By substituting the known values of \( n = 3.125 \times 10^{11}\) electrons and \( E = 8 \times 10^{-12} \,\text{J}\) per electron, we find the peak power to be 2500 watts. This implies that during each pulse, the accelerator operates at a maximum power of 2500 watts.

The electron charge is a fundamental physical constant used in various calculations involving electronics and atomic particles. It provides the basis for calculating the number of electrons in a given charge and is crucial for quantifying interactions in electric and magnetic fields.
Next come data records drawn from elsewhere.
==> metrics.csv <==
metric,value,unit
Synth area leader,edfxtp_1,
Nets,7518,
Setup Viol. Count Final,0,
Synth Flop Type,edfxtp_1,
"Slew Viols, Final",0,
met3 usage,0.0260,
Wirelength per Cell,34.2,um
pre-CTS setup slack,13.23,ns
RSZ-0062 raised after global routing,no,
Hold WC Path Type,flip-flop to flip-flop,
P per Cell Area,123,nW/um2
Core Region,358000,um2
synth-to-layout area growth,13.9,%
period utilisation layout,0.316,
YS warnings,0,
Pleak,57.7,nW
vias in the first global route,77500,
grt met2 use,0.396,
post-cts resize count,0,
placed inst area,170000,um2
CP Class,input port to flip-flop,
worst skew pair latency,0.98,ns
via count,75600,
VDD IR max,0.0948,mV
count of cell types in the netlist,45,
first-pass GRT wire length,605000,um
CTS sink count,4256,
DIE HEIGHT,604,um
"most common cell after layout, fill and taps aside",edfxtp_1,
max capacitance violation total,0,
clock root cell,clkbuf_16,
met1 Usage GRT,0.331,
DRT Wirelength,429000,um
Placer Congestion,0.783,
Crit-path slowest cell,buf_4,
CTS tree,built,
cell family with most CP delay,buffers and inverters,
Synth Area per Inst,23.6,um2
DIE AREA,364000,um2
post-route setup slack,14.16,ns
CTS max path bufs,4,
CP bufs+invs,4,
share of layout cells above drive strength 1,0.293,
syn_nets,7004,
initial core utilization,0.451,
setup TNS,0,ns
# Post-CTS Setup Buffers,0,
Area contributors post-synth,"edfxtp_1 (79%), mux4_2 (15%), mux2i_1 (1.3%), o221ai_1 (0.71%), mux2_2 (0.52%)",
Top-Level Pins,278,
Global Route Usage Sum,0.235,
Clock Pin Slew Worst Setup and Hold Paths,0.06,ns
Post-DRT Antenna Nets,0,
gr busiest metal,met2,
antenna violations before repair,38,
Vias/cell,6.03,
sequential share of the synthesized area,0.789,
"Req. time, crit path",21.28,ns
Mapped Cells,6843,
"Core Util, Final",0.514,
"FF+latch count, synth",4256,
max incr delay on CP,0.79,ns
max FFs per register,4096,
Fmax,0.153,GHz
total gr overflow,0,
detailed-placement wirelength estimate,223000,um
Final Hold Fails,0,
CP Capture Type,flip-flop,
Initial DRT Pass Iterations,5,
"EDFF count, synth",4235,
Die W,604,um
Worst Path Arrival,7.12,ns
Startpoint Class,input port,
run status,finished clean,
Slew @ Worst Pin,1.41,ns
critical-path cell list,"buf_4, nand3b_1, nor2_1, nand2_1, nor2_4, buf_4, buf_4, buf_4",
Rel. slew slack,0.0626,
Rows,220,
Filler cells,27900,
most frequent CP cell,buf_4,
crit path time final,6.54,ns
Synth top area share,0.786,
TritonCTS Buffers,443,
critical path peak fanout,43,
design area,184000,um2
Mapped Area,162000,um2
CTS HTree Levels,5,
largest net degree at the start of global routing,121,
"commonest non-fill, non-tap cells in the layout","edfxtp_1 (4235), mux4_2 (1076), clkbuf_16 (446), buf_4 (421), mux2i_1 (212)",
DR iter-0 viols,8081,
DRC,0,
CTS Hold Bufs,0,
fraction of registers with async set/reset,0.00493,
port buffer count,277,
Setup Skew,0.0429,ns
--- src/rtl/scw_pkg.sv ---
`default_nettype none
// ============================================================================
// scw_pkg
// Shared types, widths and fixed-point constants of the sine contrast
// waveshaper.
// ============================================================================
package scw_pkg;

  // port widths
  localparam int SAMPLE_W  = 16;
  localparam int LEVEL_W   = 7;
  localparam int LEVEL_CNT = 1 << LEVEL_W;
  localparam int LEVEL_MAX = 100;
  localparam int COEF_W    = 16;   // unsigned Q0.16 contrast factor
  localparam int COEF_ONE  = 65536;
  localparam int PERCENT   = 100;

  // datapath widths
  localparam int PROD1_W = 34;     // sample times pi/2 in Q16
  localparam int D_W     = 18;     // Q1.16 angle d
  localparam int ANGLE_W = 20;     // Q3.16 angle into the sine unit
  localparam int SINE_W  = 18;     // Q1.16 sine
  localparam int CP_W    = 35;     // contrast times sine product
  localparam int CS_W    = 19;     // Q2.16 contrast term
  localparam int OP_W    = 34;     // sine times output gain

  // sine unit internals
  localparam int RED_W  = 36;      // Q30 angle before folding
  localparam int FOLD_W = 32;      // Q30 angle in [-pi/2, pi/2]
  localparam int X2_W   = 32;      // Q30 square of the folded angle
  localparam int T_W    = 31;      // Q30 horner accumulator, in (0, 1]
  localparam int V_W    = 32;      // product handed to a constant divide
  localparam int QE_W   = 30;      // estimated quotient
  localparam int REM_W  = 38;      // remainder arithmetic width
  localparam int MV_W   = 32;      // magnitude of the Q30 sine
  localparam int RM_W   = 17;      // magnitude of the Q16 sine

  localparam logic [16:0] HALF_PI_Q16 = 17'd102944;
  localparam logic [14:0] OUT_GAIN    = 15'd32767;

  localparam logic signed [RED_W-1:0] Q30_PI      = 36'sd3373259426;
  localparam logic signed [RED_W-1:0] Q30_HALF_PI = 36'sd1686629713;
  localparam logic signed [RED_W-1:0] Q30_TWO_PI  = 36'sd6746518852;
  localparam logic [T_W-1:0]          Q30_ONE     = 31'h4000_0000;
  localparam logic [MV_W:0]           Q30_RND     = 33'd8192;

  // taylor series through x^11, horner order
  localparam int HORNER_STEPS = 5;
  localparam logic [6:0] HORNER_DEN [HORNER_STEPS] = '{7'd110, 7'd72, 7'd42, 7'd20, 7'd6};
  // floor(2^32 / den): quotient estimate low by at most one
  localparam logic [QE_W-1:0] HORNER_RECIP [HORNER_STEPS] = '{
    30'((64'd1 << 32) / 64'd110),
    30'((64'd1 << 32) / 64'd72),
    30'((64'd1 << 32) / 64'd42),
    30'((64'd1 << 32) / 64'd20),
    30'((64'd1 << 32) / 64'd6)
  };

  // reduce, fold, square, three per horner step, four to scale and round
  localparam int SINE_LAT = 3 + 3 * HORNER_STEPS + 4;
  // angle d travels alongside the first sine and two contrast stages
  localparam int D_DLY = SINE_LAT + 3;
  // input sample travels to the final mux
  localparam int X_DLY = 2 * SINE_LAT + 6;

  typedef struct packed {
    logic              bypass;
    logic [COEF_W-1:0] coef;
  } scw_cfg_t;

  typedef struct packed {
    logic                       vld;
    logic signed [SAMPLE_W-1:0] sample;
  } scw_beat_t;

  // contrast percent to Q0.16, saturated at full scale
  function automatic logic [COEF_W-1:0] coef_of(input int lvl);
    int l;
    int v;
    l = (lvl > LEVEL_MAX) ? LEVEL_MAX : lvl;
    v = (l * COEF_ONE + PERCENT / 2) / PERCENT;
    if (v > COEF_ONE - 1) v = COEF_ONE - 1;
    return COEF_W'(v);
  endfunction

endpackage
`default_nettype wire

--- src/rtl/scw_out_if.sv ---
`default_nettype none
// ============================================================================
// scw_out_if
// Result sample channel: valid/ready handshake with one signed sample.
// ============================================================================
interface scw_out_if;
  logic                                valid;
  logic                                ready;
  logic signed [scw_pkg::SAMPLE_W-1:0] sample_out;

  modport source (output valid, output sample_out, input ready);
  modport sink   (input valid, input sample_out, output ready);
endinterface
`default_nettype wire

--- src/rtl/scw_obuf.sv ---
`default_nettype none
// ============================================================================
// scw_obuf
// Output register plus skid entry; holds the pipeline only when both are full.
// ============================================================================
module scw_obuf (
  input  wire logic               clk,
  input  wire logic               rst_n,
  input  wire scw_pkg::scw_beat_t beat,
  output logic                    adv,
  scw_out_if.source               out_ch
);

  logic                                out_vld_r;
  logic                                out_vld_nxt;
  logic signed [scw_pkg::SAMPLE_W-1:0] out_data_r;
  logic signed [scw_pkg::SAMPLE_W-1:0] out_data_nxt;
  logic                                sk_vld_r;
  logic                                sk_vld_nxt;
  logic signed [scw_pkg::SAMPLE_W-1:0] sk_data_r;
  logic signed [scw_pkg::SAMPLE_W-1:0] sk_data_nxt;
  logic                                load;
  logic                                emit;

  // pipeline moves whenever the skid entry is free
  assign adv  = !sk_vld_r;
  assign emit = beat.vld && adv;
  assign load = !out_vld_r || out_ch.ready;

  // output register refills from skid first, then from the pipeline
  always_comb begin
    out_vld_nxt  = out_vld_r;
    out_data_nxt = out_data_r;
    sk_vld_nxt   = sk_vld_r;
    sk_data_nxt  = sk_data_r;
    if (load) begin
      if (sk_vld_r) begin
        out_vld_nxt  = 1'b1;
        out_data_nxt = sk_data_r;
        sk_vld_nxt   = 1'b0;
      end else begin
        out_vld_nxt  = emit;
        out_data_nxt = beat.sample;
      end
    end else if (emit) begin
      sk_vld_nxt  = 1'b1;
      sk_data_nxt = beat.sample;
    end
  end

  always_ff @(posedge clk) begin
    if (!rst_n) begin
      out_vld_r <= 1'b0;
      sk_vld_r  <= 1'b0;
    end else begin
      out_vld_r <= out_vld_nxt;
      sk_vld_r  <= sk_vld_nxt;
    end
  end

  always_ff @(posedge clk) begin
    out_data_r <= out_data_nxt;
    sk_data_r  <= sk_data_nxt;
  end

  assign out_ch.valid      = out_vld_r;
  assign out_ch.sample_out = out_data_r;

endmodule
`default_nettype wire
--- src/flat_wrapper.sv ---
// flat-port wrapper written by rule: the top's interface ports become plain ports
module scw_obuf_flat 
  (clk, rst_n, beat, adv, out_ch_valid, out_ch_sample_out, out_ch_ready);
  scw_out_if out_ch_i ();
  input  wire logic clk;
  input  wire logic rst_n;
  input  wire scw_pkg::scw_beat_t beat;
  output logic adv;
  output wire logic [$bits(out_ch_i.valid)-1:0] out_ch_valid;
  output wire logic [$bits(out_ch_i.sample_out)-1:0] out_ch_sample_out;
  input wire logic [$bits(out_ch_i.ready)-1:0] out_ch_ready;
  assign out_ch_valid = out_ch_i.valid;
  assign out_ch_sample_out = out_ch_i.sample_out;
  assign out_ch_i.ready = out_ch_ready;
  scw_obuf u_core (.clk(clk), .rst_n(rst_n), .beat(beat), .adv(adv), .out_ch(out_ch_i));
endmodule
The charge of an electron is \( e = 1.6 \times 10^{-19} \,\text{C} \) (Coulombs). In the problem of the linear accelerator, knowing this charge allows us to calculate how many electrons are in the pulsed charge. By dividing the total charge per pulse by the electron charge:

• \(n = \frac{Q}{e} = \frac{5 \times 10^{-8} \,\text{C}}{1.6 \times 10^{-19} \,\text{C/electron}}\)

we find there are \(3.125 \times 10^{11}\) electrons per pulse. Understanding this charge and its applications is essential in physics and engineering, particularly in fields dealing with electricity and magnetism.